• Joe D'Orsie

The Most Dangerous Prayer I Ever Prayed

"Lord, break my heart for what breaks yours." It sounds harmless enough, right? It's a nice sentiment, but how would that actually play out if it were answered? Perhaps nothing would really change in my life if I prayed that, right? Wrong. The reason this prayer is dangerous is because this prayer comes with consequences. If you want a relaxed and care-free Christian experience, don't pray this prayer. If you want to know all of the things that breaks God's heart, pray this prayer. If you want to feel the sorrow and gloomy sobriety of sin in the world, pray this prayer. If you want to weep like you never have before, by all means pray this prayer in secret.

The reason I think He answered this prayer in my life is because it's not a conventional one. It's not seeking blessing, promotion, prestige, fame, or even breakthrough or favor.
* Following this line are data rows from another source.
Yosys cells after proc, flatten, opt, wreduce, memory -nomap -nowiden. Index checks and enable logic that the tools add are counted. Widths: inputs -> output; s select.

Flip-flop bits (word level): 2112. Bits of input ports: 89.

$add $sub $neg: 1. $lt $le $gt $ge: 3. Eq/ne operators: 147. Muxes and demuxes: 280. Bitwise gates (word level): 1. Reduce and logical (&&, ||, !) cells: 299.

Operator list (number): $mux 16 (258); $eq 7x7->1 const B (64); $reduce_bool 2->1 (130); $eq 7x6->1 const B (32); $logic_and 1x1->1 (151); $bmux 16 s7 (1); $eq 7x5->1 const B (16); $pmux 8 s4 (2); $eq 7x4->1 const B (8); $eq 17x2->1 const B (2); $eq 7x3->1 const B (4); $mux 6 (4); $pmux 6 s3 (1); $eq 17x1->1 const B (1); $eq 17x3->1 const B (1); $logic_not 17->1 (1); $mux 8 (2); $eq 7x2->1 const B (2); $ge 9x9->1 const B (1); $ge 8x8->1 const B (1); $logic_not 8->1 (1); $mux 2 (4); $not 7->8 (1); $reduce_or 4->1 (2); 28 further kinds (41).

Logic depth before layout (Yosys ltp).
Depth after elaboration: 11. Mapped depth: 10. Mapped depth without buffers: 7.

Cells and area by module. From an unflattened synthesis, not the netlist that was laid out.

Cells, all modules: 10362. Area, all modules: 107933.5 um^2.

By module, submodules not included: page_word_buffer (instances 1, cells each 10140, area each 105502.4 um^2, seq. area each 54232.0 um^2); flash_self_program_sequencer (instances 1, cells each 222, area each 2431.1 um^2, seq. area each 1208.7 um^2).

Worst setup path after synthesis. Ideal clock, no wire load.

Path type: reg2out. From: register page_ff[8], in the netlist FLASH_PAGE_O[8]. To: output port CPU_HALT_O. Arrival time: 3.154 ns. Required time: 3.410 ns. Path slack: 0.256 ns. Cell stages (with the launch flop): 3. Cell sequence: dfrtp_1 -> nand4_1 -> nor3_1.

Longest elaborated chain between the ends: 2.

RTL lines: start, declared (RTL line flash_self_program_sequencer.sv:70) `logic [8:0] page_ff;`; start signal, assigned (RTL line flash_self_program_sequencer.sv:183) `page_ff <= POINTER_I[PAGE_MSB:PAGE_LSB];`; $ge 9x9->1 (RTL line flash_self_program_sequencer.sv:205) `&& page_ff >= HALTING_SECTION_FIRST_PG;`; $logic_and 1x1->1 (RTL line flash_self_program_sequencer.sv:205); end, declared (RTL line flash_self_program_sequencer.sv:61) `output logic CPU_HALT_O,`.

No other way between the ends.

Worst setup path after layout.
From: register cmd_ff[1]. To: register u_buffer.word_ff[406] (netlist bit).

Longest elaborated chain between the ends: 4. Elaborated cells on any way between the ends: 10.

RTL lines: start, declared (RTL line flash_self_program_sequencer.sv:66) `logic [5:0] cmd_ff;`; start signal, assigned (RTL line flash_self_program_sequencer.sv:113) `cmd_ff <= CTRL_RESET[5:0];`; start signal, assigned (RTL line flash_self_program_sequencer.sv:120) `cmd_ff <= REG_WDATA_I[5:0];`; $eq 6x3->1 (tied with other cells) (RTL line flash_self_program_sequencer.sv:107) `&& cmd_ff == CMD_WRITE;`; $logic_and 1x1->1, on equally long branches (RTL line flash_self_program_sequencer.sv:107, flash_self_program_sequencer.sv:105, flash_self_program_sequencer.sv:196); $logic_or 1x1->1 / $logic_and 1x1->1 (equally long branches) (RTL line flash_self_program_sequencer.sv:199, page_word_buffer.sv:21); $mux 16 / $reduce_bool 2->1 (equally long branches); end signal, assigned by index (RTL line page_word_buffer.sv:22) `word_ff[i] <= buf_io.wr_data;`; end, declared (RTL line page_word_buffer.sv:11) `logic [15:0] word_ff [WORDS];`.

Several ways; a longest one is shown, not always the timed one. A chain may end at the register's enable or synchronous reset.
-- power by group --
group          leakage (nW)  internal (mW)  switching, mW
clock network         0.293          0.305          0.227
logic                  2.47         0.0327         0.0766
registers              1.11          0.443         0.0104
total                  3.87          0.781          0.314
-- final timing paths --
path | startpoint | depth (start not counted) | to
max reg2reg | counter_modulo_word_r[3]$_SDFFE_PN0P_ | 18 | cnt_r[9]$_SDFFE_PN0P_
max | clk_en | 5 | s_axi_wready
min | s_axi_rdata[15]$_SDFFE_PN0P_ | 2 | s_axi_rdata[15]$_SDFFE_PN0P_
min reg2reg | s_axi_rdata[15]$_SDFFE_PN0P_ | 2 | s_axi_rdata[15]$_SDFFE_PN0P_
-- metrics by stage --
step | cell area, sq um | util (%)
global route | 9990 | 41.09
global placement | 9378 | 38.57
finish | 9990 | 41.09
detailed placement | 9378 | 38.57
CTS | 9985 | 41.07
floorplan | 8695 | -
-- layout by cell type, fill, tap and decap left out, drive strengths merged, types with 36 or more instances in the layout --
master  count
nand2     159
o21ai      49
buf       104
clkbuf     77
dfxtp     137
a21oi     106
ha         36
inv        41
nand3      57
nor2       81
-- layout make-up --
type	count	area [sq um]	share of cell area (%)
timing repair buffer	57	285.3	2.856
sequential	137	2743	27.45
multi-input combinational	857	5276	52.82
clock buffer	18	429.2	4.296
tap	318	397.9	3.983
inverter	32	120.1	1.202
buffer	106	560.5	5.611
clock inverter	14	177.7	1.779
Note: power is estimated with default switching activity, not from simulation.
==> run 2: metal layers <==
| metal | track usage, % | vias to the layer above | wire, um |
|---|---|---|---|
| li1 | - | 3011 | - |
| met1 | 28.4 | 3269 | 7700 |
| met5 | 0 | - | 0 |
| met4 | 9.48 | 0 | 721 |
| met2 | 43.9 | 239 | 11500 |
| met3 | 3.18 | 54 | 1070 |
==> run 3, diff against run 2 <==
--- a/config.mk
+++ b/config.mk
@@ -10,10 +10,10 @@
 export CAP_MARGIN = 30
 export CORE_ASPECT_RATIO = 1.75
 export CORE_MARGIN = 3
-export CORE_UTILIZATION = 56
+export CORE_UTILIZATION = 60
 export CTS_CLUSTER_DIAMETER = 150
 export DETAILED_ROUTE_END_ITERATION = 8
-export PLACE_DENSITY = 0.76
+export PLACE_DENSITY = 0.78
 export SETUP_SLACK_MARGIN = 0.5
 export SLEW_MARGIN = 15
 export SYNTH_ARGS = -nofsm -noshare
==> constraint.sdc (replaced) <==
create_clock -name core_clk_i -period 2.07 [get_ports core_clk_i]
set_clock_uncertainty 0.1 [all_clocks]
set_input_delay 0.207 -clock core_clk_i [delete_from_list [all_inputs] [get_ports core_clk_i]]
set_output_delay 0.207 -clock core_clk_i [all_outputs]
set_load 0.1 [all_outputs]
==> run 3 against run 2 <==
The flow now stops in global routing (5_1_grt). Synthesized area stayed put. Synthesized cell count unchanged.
$ cat src/rtl/frp_pkg.sv
package frp_pkg;
  localparam int ADDR_W          = 23;
  localparam int DATA_W          = 8;
  localparam int CLK_PERIOD_NS   = 10;
  // pin timing, ns
  localparam int RESET_PULSE_MIN_NS     = 500;
  localparam int RESET_TO_READ_DELAY_NS = 50;
  localparam int ACCESS_TIME_NS         = 90;
  localparam int WE_PULSE_NS            = 100;
  localparam int SETUP_NS               = 20;
  // cycle counts: least times round up
  localparam int RESET_PULSE_CYC = (RESET_PULSE_MIN_NS + CLK_PERIOD_NS - 1) / CLK_PERIOD_NS;
  localparam int RESET_REC_CYC   = (RESET_TO_READ_DELAY_NS + CLK_PERIOD_NS - 1) / CLK_PERIOD_NS;
  localparam int ACCESS_CYC      = (ACCESS_TIME_NS + CLK_PERIOD_NS - 1) / CLK_PERIOD_NS + 1;
  localparam int WE_PULSE_CYC    = (WE_PULSE_NS + CLK_PERIOD_NS - 1) / CLK_PERIOD_NS;
  localparam int SETUP_CYC       = (SETUP_NS + CLK_PERIOD_NS - 1) / CLK_PERIOD_NS;
  localparam int CNT_W           = 8;
  // sector grouping and control address bits
  localparam int SECTORS_PER_GROUP = 4;
  localparam int ID_SELECT_BIT     = 9;
  localparam int DIRECTION_BIT     = 6;
  localparam int PROT_SELECT_BIT   = 1;
  localparam int CODE_SELECT_BIT   = 0;
  localparam int PROT_FLAG_BIT     = 0;
  localparam int SECTOR_LSB        = 15;

  typedef enum logic [2:0] {
    FRP_OP_READ    = 3'h0,
    FRP_OP_WRITE   = 3'h1,
    FRP_OP_PROTECT = 3'h2,
    FRP_OP_UNPROT  = 3'h3,
    FRP_OP_VERIFY  = 3'h4,
    FRP_OP_ID_MFR  = 3'h5,
    FRP_OP_ID_DEV  = 3'h6,
    FRP_OP_RESET   = 3'h7
  } frp_op_t;

  typedef enum logic [5:0] {
    FRP_ST_IDLE   = 6'h01,
    FRP_ST_RST    = 6'h02,
    FRP_ST_REC    = 6'h04,
    FRP_ST_SETUP  = 6'h08,
    FRP_ST_STROBE = 6'h10,
    FRP_ST_HOLD   = 6'h20
  } frp_state_t;
endpackage : frp_pkg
It invites an element of destitution for the pray-er, yet at the same time it has the potential to form and mold the pray-er. It's not a casual petition, it's an invitation to put on glasses that show a scene you can't "unsee." But mechanics of the prayer aside, the reason this prayer is so special and effective to me is that forces me to go low. Psalm 51:17 reads...


"The sacrifices of God are a broken spirit, A broken and contrite heart - These, O God, You will not despise." PSALM 51:17 - NKJV

This broken heart that the Psalmist (David) mentions is such that God does not despise, and it's a more important and appropriate sacrifice to the Lord than burnt offerings, according to verse 16. It's a matter of humility and it's a lifestyle of repentance. Further, to request to see or feel like God sees and feels, as is the case when one prays "break my heart for what breaks yours," is bold. I think it's the right kind of bold. It's not an angry demand for breakthrough, but rather a dangerous desire to become more like Him and specifically to love like Him.
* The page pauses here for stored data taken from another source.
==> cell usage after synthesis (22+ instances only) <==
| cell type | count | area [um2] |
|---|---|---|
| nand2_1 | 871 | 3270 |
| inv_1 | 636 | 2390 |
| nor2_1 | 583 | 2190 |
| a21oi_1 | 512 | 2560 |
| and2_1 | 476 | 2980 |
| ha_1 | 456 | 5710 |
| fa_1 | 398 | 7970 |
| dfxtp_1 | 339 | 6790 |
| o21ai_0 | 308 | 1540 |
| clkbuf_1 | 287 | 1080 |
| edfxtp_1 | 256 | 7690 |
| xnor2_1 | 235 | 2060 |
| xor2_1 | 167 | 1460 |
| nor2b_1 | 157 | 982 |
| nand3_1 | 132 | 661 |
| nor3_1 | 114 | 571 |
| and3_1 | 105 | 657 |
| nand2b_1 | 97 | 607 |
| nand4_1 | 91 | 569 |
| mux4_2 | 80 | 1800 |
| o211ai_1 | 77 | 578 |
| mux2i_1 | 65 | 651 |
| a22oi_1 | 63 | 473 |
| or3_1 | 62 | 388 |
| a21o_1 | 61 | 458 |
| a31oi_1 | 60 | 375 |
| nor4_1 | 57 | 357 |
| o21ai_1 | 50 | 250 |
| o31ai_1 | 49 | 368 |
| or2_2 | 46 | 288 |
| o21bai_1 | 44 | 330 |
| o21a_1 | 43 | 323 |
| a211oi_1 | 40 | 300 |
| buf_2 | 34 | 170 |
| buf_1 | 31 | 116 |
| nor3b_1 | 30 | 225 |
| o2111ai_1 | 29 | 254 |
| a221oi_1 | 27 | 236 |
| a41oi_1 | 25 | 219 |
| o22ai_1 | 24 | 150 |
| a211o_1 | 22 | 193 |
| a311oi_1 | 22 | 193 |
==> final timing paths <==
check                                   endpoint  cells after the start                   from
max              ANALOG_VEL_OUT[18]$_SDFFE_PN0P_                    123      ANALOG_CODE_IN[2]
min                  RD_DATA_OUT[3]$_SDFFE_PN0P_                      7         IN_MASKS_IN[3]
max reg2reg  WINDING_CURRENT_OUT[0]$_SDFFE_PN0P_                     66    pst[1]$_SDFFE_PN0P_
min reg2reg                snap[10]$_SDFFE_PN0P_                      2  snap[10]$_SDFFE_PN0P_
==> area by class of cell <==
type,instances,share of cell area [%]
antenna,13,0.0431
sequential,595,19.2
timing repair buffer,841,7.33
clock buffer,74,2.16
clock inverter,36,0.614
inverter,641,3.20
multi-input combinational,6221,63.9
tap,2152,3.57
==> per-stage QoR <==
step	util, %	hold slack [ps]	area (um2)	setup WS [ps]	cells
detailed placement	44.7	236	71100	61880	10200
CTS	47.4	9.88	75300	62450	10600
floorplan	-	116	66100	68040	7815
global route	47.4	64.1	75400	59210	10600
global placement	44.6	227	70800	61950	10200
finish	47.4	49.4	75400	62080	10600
**src/logic/sysctl_defs.vh**
```
`ifndef SYSCTL_DEFS_VH
`define SYSCTL_DEFS_VH

// Register byte addresses
`define OFS_SYS_CTRL_SECOND 8'h00
`define OFS_CLK_MODE 8'h04
`define OFS_CLK_STATUS 8'h08
`define OFS_IRQ_STATUS 8'h0c
`define OFS_IRQ_MASK 8'h10

// system_control_second layout and reset
`define SC2_RESET 8'h8a
`define SC2_EDGE_HI 7
`define SC2_EDGE_LO 6
`define SC2_TICK_HI 5
`define SC2_TICK_LO 4
`define SC2_KEY_HI 3
`define SC2_KEY_LO 0
`define WDT_OFF_KEY 4'ha

// External interrupt edge encodings
`define EDGE_OFF 2'h0
`define EDGE_RISE 2'h1
`define EDGE_FALL 2'h2
`define EDGE_BOTH 2'h3

// Fast oscillator option encodings
`define FAST_CRYSTAL 2'h0
`define FAST_EXT_RC 2'h1
`define FAST_INT_RC 2'h2
`define FAST_RESERVED 2'h3

// Internal fast RC frequency option encodings (4, 8, 12 MHz)
`define FAST_INTERNAL_RC_OSC_4MHZ 2'h0
`define FAST_INTERNAL_RC_OSC_8MHZ 2'h1
`define FAST_INTERNAL_RC_OSC_12MHZ 2'h2

// Tick period: 2^(TICK_EXP_BASE + select) source periods
`define TICK_EXP_BASE 10
`define TICK_CNT_W 13

// Interrupt status bits
`define IRQ_EXT_EDGE 0
`define IRQ_TICK 1
`define IRQ_CFG_ERR 2
`define IRQ_W 3

// Clock status bit positions
`define CST_CFG_ERR 0
`define CST_PA6_FREE 1
`define CST_PA5_FREE 2
`define CST_SLOW_SYSCLK 3
`define CST_WDT_RUN 4
`define CST_WDT_FORCE 5
`define CST_FREQ_LO 6
`define CST_FAST_LO 8
`define CST_LXT_OK 10
`define CST_FAST_RUN 11

`endif

```
**src/logic/pin_sync_edge.v**
```verilog
`timescale 1ns/100ps
// Two-stage synchroniser per bit with edge detection on the settled level
module pin_sync_edge #(
	parameter WIDTH = 1
) (
	input wire sys_clk,
	input wire sys_rst,
	input wire clk_en,
	input wire [WIDTH-1:0] async_in,
	output wire [WIDTH-1:0] level_out,
	output wire [WIDTH-1:0] rise_out,
	output wire [WIDTH-1:0] fall_out
);

	genvar i;
	generate
		for (i = 0; i < WIDTH; i = i + 1) begin : g_bit
			reg meta_q;
			reg sync_q;
			reg prev_q;
			// Not reset, so straps already settle while reset is held
			always @(posedge sys_clk) begin
				if (clk_en) begin
					meta_q <= async_in[i];
					sync_q <= meta_q;
				end
			end
			always @(posedge sys_clk) begin
				if (sys_rst) begin
					prev_q <= 1'b0;
				end else if (clk_en) begin
					prev_q <= sync_q;
				end
			end
			assign level_out[i] = sync_q;
			assign rise_out[i] = clk_en & sync_q & ~prev_q;
			assign fall_out[i] = clk_en & ~sync_q & prev_q;
		end
	endgenerate

endmodule // pin_sync_edge

```
**src/logic/sysctl_clock_source_select.v**
```verilog
// Local design decisions: the register offsets and the AHB-Lite slave port.
`timescale 1ns/100ps
`include "sysctl_defs.vh"

// How it works
// - Edge field: off, rising, falling, both
// - Tick period 2^10 to 2^13 source periods
// - Watchdog off only with option off, key 1010
// - Forced option keeps watchdog on, key ignored
// - Fast RC frequency fixed by option: 4/8/12
// - Slow crystal allowed only with fast RC
// - External RC takes line6, line5 stays I/O
// - Fast RC frees line5 and line6 unless the slow crystal is used, which frees neither
// - Five sources; clocks feed watchdog, time base
// - Slow crystal independent of system clock
// - Mode bit picks slow crystal, stops fast RC
// - Slow crystal keeps running during halt
module sysctl_clock_source_select (
	input wire sys_clk,
	input wire sys_rst,
	input wire clk_en,
	input wire hsel,
	input wire [7:0] haddr,
	input wire [1:0] htrans,
	input wire hwrite,
	input wire [2:0] hsize,
	input wire [31:0] hwdata,
	input wire hready,
	output reg hreadyout,
	output reg [31:0] hrdata,
	output reg hresp,
	input wire [1:0] fast_osc_cfg,
	input wire slow_lxt_cfg,
	input wire [1:0] fast_internal_rc_osc_freq_cfg,
	input wire wdt_force_cfg,
	input wire ext_int_pin,
	input wire lxt_clk_pin,
	input wire slow_internal_rc_osc_clk_pin,
	input wire halt_req,
	output reg irq_q,
	output reg ext_int_pulse_q,
	output reg tick_pulse_q,
	output reg watchdog_run_q,
	output reg wdt_clk_lxt_q,
	output reg [1:0] fast_internal_rc_osc_freq_sel_q,
	output reg fast_osc_run_q,
	output reg lxt_run_q,
	output reg sysclk_src_slow_q,
	output reg porta_line5_free_q,
	output reg porta_line6_free_q,
	output reg config_error_q
);

	localparam CFG_W = 6;

	// Synchronised straps and pins
	wire [CFG_W-1:0] cfg_sync;
	wire [2:0] pin_level;
	wire [2:0] pin_rise;
	wire [2:0] pin_fall;

	pin_sync_edge #(
		.WIDTH(CFG_W)
	) u_cfg_sync (
		.sys_clk(sys_clk),
		.sys_rst(sys_rst),
		.clk_en(clk_en),
		.async_in({wdt_force_cfg, fast_internal_rc_osc_freq_cfg, slow_lxt_cfg, fast_osc_cfg}),
		.level_out(cfg_sync),
		.rise_out(),
		.fall_out()
	);

	pin_sync_edge #(
		.WIDTH(3)
	) u_pin_sync (
		.sys_clk(sys_clk),
		.sys_rst(sys_rst),
		.clk_en(clk_en),
		.async_in({slow_internal_rc_osc_clk_pin, lxt_clk_pin, ext_int_pin}),
		.level_out(pin_level),
		.rise_out(pin_rise),
		.fall_out(pin_fall)
	);

	// Option snapshot
	reg [1:0] fast_cfg_q;
	reg lxt_cfg_q;
	reg [1:0] freq_cfg_q;
	reg wdt_force_q;
	reg err_pend_q;

	// Software registers
	reg [7:0] sc2_q;
	reg slow_sel_q;
	reg [`IRQ_W-1:0] irq_stat_q;
	reg [`IRQ_W-1:0] irq_mask_q;
	reg [`TICK_CNT_W-1:0] tick_cnt_q;

	// Bus data phase
	reg wr_pend_q;
	reg [7:0] wr_addr_q;

	// Decoded option view
	wire fast_reserved = (fast_cfg_q == `FAST_RESERVED);
	wire [1:0] fast_eff = fast_reserved ? `FAST_INT_RC : fast_cfg_q;
	wire lxt_ok = lxt_cfg_q & (fast_eff == `FAST_INT_RC);
	wire cfg_bad = fast_reserved | (lxt_cfg_q & ~lxt_ok) | (freq_cfg_q == 2'h3);
	wire slow_eff = lxt_ok & slow_sel_q;

	// Pins released for I/O as {line6, line5}
	function [1:0] pins_free;
		input [1:0] fast;
		input slow_crystal_osc;
		begin
			if (slow_crystal_osc) begin
				pins_free = 2'b00;
			end else begin
				case (fast)
					`FAST_CRYSTAL: pins_free = 2'b00;
					`FAST_EXT_RC: pins_free = 2'b01;
					`FAST_INT_RC: pins_free = 2'b11;
					default: pins_free = 2'b11;
				endcase
			end
		end
	endfunction

	// Low bits that must all be one before the counter wraps a period
	function [`TICK_CNT_W-1:0] tick_mask;
		input [1:0] sel;
		begin
			case (sel)
				2'h0: tick_mask = 13'h03ff;
				2'h1: tick_mask = 13'h07ff;
				2'h2: tick_mask = 13'h0fff;
				default: tick_mask = 13'h1fff;
			endcase
		end
	endfunction

	// Slow crystal edges when present, internal slow RC otherwise
	wire tick_src_edge = lxt_ok ? pin_rise[1] : pin_rise[2];
	wire [`TICK_CNT_W-1:0] cur_mask = tick_mask(sc2_q[`SC2_TICK_HI:`SC2_TICK_LO]);
	wire tick_d = tick_src_edge & ((tick_cnt_q & cur_mask) == cur_mask);

	reg ext_hit;
	always @* begin
		case (sc2_q[`SC2_EDGE_HI:`SC2_EDGE_LO])
			`EDGE_RISE: ext_hit = pin_rise[0];
			`EDGE_FALL: ext_hit = pin_fall[0];
			`EDGE_BOTH: ext_hit = pin_rise[0] | pin_fall[0];
			default: ext_hit = 1'b0;
		endcase
	end

	wire wdt_run_d = wdt_force_q | (sc2_q[`SC2_KEY_HI:`SC2_KEY_LO] != `WDT_OFF_KEY);
	wire [1:0] free_d = pins_free(fast_eff, lxt_ok);

	wire [11:0] clk_status = {
		fast_osc_run_q, lxt_ok, fast_eff, fast_internal_rc_osc_freq_sel_q, wdt_force_q,
		watchdog_run_q, sysclk_src_slow_q, porta_line5_free_q, porta_line6_free_q, config_error_q
	};

	function [31:0] rd_word;
		input [7:0] addr;
		input [7:0] sc2;
		input clkmode;
		input [11:0] cst;
		input [`IRQ_W-1:0] stat;
		input [`IRQ_W-1:0] mask;
		begin
			case (addr)
				`OFS_SYS_CTRL_SECOND: rd_word = {24'h00_0000, sc2};
				`OFS_CLK_MODE: rd_word = {31'h0000_0000, clkmode};
				`OFS_CLK_STATUS: rd_word = {20'h0_0000, cst};
				`OFS_IRQ_STATUS: rd_word = {29'h0000_0000, stat};
				`OFS_IRQ_MASK: rd_word = {29'h0000_0000, mask};
				default: rd_word = 32'h0000_0000;
			endcase
		end
	endfunction

	wire addr_take = hsel & hready & htrans[1];
	wire wr_hit = wr_pend_q & clk_en;

	// Events, and write-one-to-clear with set taking priority
	wire [`IRQ_W-1:0] ev = {err_pend_q & cfg_bad, tick_d, ext_hit};
	wire [`IRQ_W-1:0] w1c = (wr_hit && wr_addr_q == `OFS_IRQ_STATUS) ? hwdata[`IRQ_W-1:0] : {`IRQ_W{1'b0}};
	wire [`IRQ_W-1:0] stat_d = (irq_stat_q & ~w1c) | ev;
	wire [`IRQ_W-1:0] mask_d = (wr_hit && wr_addr_q == `OFS_IRQ_MASK) ? hwdata[`IRQ_W-1:0] : irq_mask_q;

	// Options are latched only while reset is held
	always @(posedge sys_clk) begin
		if (sys_rst && clk_en) begin
			fast_cfg_q <= cfg_sync[1:0];
			lxt_cfg_q <= cfg_sync[2];
			freq_cfg_q <= cfg_sync[4:3];
			wdt_force_q <= cfg_sync[5];
		end
	end

	// Bus slave: zero wait, read data captured at the address phase
	always @(posedge sys_clk) begin
		if (sys_rst) begin
			hreadyout <= 1'b0;
			hrdata <= 32'h0000_0000;
			hresp <= 1'b0;
			wr_pend_q <= 1'b0;
			wr_addr_q <= 8'h00;
		end else if (clk_en) begin
			hreadyout <= 1'b1;
			hresp <= 1'b0;
			wr_pend_q <= addr_take & hwrite;
			if (addr_take) begin
				wr_addr_q <= {haddr[7:2], 2'b00};
				if (!hwrite) begin
					hrdata <= rd_word({haddr[7:2], 2'b00}, sc2_q, slow_sel_q, clk_status, irq_stat_q, irq_mask_q);
				end
			end
		end
	end

	// Software registers and interrupt state
	always @(posedge sys_clk) begin
		if (sys_rst) begin
			sc2_q <= `SC2_RESET;
			slow_sel_q <= 1'b0;
			irq_stat_q <= {`IRQ_W{1'b0}};
			irq_mask_q <= {`IRQ_W{1'b0}};
			irq_q <= 1'b0;
			err_pend_q <= 1'b1;
		end else if (clk_en) begin
			if (wr_hit && wr_addr_q == `OFS_SYS_CTRL_SECOND) begin
				// Key still stored when forced, so software reads back what it wrote
				sc2_q <= hwdata[7:0];
			end
			if (wr_hit && wr_addr_q == `OFS_CLK_MODE) begin
				slow_sel_q <= hwdata[0];
			end
			err_pend_q <= 1'b0;
			irq_stat_q <= stat_d;
			irq_mask_q <= mask_d;
			irq_q <= |(stat_d & mask_d);
		end
	end

	// Time base runs on slow-clock edges and ignores halt
	always @(posedge sys_clk) begin
		if (sys_rst) begin
			tick_cnt_q <= {`TICK_CNT_W{1'b0}};
			tick_pulse_q <= 1'b0;
			ext_int_pulse_q <= 1'b0;
		end else if (clk_en) begin
			if (tick_src_edge) begin
				tick_cnt_q <= tick_cnt_q + 13'h0001;
			end
			tick_pulse_q <= tick_d;
			ext_int_pulse_q <= ext_hit;
		end
	end

	// Clock routing outputs
	always @(posedge sys_clk) begin
		if (sys_rst) begin
			watchdog_run_q <= 1'b1;
			wdt_clk_lxt_q <= 1'b0;
			fast_internal_rc_osc_freq_sel_q <= `FAST_INTERNAL_RC_OSC_4MHZ;
			fast_osc_run_q <= 1'b0;
			lxt_run_q <= 1'b0;
			sysclk_src_slow_q <= 1'b0;
			porta_line5_free_q <= 1'b0;
			porta_line6_free_q <= 1'b0;
			config_error_q <= 1'b0;
		end else if (clk_en) begin
			watchdog_run_q <= wdt_run_d;
			wdt_clk_lxt_q <= lxt_ok;
			fast_internal_rc_osc_freq_sel_q <= (freq_cfg_q == 2'h3) ? `FAST_INTERNAL_RC_OSC_4MHZ : freq_cfg_q;
			// Halt stops the fast source; slow selection also stops the fast RC
			fast_osc_run_q <= ~halt_req & ~slow_eff;
			lxt_run_q <= lxt_ok;
			sysclk_src_slow_q <= slow_eff;
			porta_line5_free_q <= free_d[0];
			porta_line6_free_q <= free_d[1];
			config_error_q <= cfg_bad;
		end
	end

endmodule // sysctl_clock_source_select

```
So, what's the result? In the seasons of my life when I've prayed this prayer and really meant it I've become, more or less, a cry baby. I'm not a crier to be sure, but when you ask the God of the universe to affect your heart, for better or worse, as the nation withdraws from God in pride and conceit, tears will come. Things that might seem silly to cry about might even trigger tears in moments like these. When God moves your heart in this way you begin to see people differently. You don't see their sin or faults, you see their lack before God. Your heart burns for the institutions and offices across our land that have rejected God. You feel, you don't just sense or conceptualize, the desperate need for God in the hearts of individuals, our nation's classrooms, dinner tables, newsrooms, and political meeting rooms. You essentially become a mess, but a mess that's better equipped to pray and love. This prayer also changes the content, and consequently the effectiveness, of your prayers. You find that you spend less time praying for personal things that benefit you and more time deeply concerned and even consumed with the salvation and welfare of others. In short, YOU become much less important. And this, folks, is right where you want to be.


It's not enough to just cry and be moved by God; something else has to happen. And, yes, I've prayed more, loved more, and gave more in these seasons that I speak of. But I can't say that I'm satisfied. I think we can all stand to pray dangerous prayers like this and be prepared for the consequences.